A storm system that moved into Alabama late Wednesday left a trail of damage in the western part of the state.
Damage was reported in Greene, Hale, Marengo, Tuscaloosa and Sumter Counties. Several trees were downed in those counties, blocking roadways.
The storm moved into those counties just before 10 p.m. and moved from west to east. As the storm moved into central Alabama, the line of storms weakened and lighting strikes decreased.PreviousNext
Many people were displaced in Greene County, according to the EMA there. There was a report of a person trapped in Eutaw, in an apartment in the Branch Heights community. That person was rescued and survived. The roof of the apartment building was damaged and vehicles in the parking lot were moved. There were also homes with major structural damage in the area.
In Hale County, several trees were downed near Akron. At one point, trees had to be cleared from County Road 42, near Stewart, to allow an ambulance to get through. That ambulance was transporting a patient that was injured prior to the storms coming through.
Crews with the National Weather Service (NWS) in Birmingham will survey the damage Thursday to determine if a tornado or very strong straight-line winds caused the damage in Alabama.
Alabama Power responded to several reports of power outages in west Alabama.
A fire in Hueytown, near Hueytown High School, was likely caused by a lightning strike. A video of the fire was posted on social media.
The same storm system also wreaked havoc on Mississippi Wednesday.
Several tornado warnings were issued in Mississippi and at least one home in Rankin County was badly damaged and a car in the garage was damaged when a tree fell on a house. No one in the home was hurt.
Winds of 76 mph were recorded in Jackson, Miss.
The storms came as extreme weather impacted people in the north and south.
In central Texas, nearly two dozen people were injured Tuesday by storms spawned by the same storm system that moved into the southeast Wednesday.
The storms caused widespread damage Tuesday in Salado, about 50 miles (80 kilometers) north of Austin. Bell County Judge David Blackburn said 23 people were injured, one of them critically. Twelve of the injured were taken to hospitals, Blackburn said.

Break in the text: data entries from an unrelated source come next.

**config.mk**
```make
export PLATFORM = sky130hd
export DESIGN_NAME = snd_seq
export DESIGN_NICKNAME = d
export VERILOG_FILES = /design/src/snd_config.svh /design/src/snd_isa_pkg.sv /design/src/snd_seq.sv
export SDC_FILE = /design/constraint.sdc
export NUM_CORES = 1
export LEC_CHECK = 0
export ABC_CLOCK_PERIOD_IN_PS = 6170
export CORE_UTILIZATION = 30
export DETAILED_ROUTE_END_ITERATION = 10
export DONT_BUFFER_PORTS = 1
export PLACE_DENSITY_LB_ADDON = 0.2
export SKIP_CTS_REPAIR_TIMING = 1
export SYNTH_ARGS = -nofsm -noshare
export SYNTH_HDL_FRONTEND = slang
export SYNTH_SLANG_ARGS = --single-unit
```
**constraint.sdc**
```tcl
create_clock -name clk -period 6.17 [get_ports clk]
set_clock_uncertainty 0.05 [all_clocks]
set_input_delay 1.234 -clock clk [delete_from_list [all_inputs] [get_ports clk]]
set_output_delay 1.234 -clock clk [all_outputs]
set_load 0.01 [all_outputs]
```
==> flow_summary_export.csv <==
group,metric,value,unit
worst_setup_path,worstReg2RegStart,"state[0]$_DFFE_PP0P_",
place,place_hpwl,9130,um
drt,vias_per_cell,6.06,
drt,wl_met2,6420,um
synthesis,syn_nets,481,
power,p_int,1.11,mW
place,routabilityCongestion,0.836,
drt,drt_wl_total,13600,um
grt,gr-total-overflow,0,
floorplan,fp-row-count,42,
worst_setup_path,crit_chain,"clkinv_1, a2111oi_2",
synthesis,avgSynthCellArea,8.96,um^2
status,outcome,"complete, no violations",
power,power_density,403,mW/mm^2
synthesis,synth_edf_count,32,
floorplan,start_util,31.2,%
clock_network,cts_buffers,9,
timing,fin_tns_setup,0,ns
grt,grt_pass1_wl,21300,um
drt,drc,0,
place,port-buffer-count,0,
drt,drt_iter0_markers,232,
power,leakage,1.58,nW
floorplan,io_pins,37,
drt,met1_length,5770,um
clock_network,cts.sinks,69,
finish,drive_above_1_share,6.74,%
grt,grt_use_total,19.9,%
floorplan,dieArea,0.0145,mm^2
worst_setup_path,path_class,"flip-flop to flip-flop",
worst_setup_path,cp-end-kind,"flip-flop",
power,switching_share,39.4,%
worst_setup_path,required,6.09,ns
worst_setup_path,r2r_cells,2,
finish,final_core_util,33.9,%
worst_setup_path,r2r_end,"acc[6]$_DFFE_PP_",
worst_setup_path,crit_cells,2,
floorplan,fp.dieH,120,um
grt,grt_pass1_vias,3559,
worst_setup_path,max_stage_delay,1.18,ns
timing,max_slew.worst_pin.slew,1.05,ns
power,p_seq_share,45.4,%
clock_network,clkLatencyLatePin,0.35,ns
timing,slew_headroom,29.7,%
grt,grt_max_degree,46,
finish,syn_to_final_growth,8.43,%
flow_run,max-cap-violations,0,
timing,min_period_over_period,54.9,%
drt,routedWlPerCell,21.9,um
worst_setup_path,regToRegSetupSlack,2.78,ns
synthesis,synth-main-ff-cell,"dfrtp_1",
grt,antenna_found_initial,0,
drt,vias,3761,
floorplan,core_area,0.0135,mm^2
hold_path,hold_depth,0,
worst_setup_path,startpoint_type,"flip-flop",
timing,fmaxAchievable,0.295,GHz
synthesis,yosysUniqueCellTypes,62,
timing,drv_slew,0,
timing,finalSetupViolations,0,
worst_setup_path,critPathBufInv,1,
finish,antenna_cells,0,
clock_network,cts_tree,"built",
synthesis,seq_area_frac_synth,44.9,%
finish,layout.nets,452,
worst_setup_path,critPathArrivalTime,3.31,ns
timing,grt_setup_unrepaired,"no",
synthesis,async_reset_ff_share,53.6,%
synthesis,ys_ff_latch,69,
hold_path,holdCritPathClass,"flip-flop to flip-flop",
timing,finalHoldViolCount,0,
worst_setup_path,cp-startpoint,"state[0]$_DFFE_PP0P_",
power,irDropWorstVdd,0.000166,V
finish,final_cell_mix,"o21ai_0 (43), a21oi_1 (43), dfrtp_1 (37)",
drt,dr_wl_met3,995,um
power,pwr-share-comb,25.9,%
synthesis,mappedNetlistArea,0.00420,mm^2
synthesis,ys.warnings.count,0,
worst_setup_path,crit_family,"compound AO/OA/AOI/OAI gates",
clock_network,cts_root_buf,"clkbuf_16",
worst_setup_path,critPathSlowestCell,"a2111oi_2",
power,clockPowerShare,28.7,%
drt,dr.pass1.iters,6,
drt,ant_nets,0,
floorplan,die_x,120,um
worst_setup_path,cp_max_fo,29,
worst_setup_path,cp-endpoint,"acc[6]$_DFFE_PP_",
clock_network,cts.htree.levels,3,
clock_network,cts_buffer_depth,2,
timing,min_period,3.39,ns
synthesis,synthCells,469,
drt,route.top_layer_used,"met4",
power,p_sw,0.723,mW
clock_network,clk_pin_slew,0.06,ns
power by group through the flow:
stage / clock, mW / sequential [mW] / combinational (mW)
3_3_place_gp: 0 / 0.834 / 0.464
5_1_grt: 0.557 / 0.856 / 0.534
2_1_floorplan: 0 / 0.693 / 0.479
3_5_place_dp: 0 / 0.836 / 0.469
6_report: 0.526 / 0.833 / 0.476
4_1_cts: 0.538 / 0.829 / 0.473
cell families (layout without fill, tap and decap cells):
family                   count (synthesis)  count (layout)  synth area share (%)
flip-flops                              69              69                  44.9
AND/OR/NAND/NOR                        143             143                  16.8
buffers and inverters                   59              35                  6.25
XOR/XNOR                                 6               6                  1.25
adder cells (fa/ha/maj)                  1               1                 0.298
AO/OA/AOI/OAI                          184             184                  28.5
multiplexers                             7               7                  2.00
### config.mk
export PLATFORM = sky130hd
export DESIGN_NAME = execute_stage_flat
export DESIGN_NICKNAME = d
export VERILOG_FILES = /design/src/logic/isa_pkg.sv /design/src/logic/pipe_pkg.sv /design/src/logic/hazard_if.sv /design/src/logic/execute_stage.sv /design/src/flat_wrapper.sv
export VERILOG_INCLUDE_DIRS = /design/src /design/src/logic
export SDC_FILE = /design/constraint.sdc
export NUM_CORES = 1
export LEC_CHECK = 0
export BUFFER_PORTS_ARGS = -buffer_cell sky130_fd_sc_hd__buf_2
export CAP_MARGIN = 20
export CORE_MARGIN = 1
export CORE_UTILIZATION = 40
export CTS_BUF_LIST = sky130_fd_sc_hd__clkbuf_8 sky130_fd_sc_hd__clkbuf_16
export CTS_CLUSTER_SIZE = 20
export DETAILED_ROUTE_END_ITERATION = 7
export PLACE_DENSITY = 0.64
export SETUP_SLACK_MARGIN = 0.2
export SYNTH_ARGS = -nofsm -noshare
export SYNTH_HDL_FRONTEND = slang
export SYNTH_SLANG_ARGS = --single-unit
### constraint.sdc
create_clock -name SYS_clk -period 4.4 [get_ports SYS_clk]
set_clock_uncertainty 0.1 [all_clocks]
set_input_delay 0 -clock SYS_clk [delete_from_list [all_inputs] [get_ports SYS_clk]]
set_output_delay 0 -clock SYS_clk [all_outputs]
set_load 0.005 [all_outputs]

“There’s not much left,” said Blackburn, the county's top elected official. “Large trees are uprooted and overturned and stripped. Buildings really reduced to rubble. ... Power lines, power poles, are scattered all over the place. It’s pretty devastating.”
Photos on social media showed grapefruit-size hail associated with that storm.
Tornadoes were also spotted Tuesday in Iowa, but there were no reports of serious injuries. In Lincoln, Nebraska, powerful wind gusts knocked down tree limbs and caused some roof damage. A possible tornado also caused damage in the small southern Minnesota town of Taopi near the state's border with Iowa.
Mower County Sheriff Steve Sandvik said dispatchers began getting calls from residents trapped in their damaged homes not long after a tornado warning siren sounded at 10:30 p.m. Tuesday. There were no reports of serious injuries. Weather service crews were assessing damage in the area Wednesday.
Elsewhere, the North Dakota Capitol, schools, government offices and interstates remained closed Wednesday as a blizzard continued to bear down on the state.
A blizzard warning issued by the National Weather Service remained in effect through Thursday for most of western and central North Dakota where up to 2 feet of snow was expected.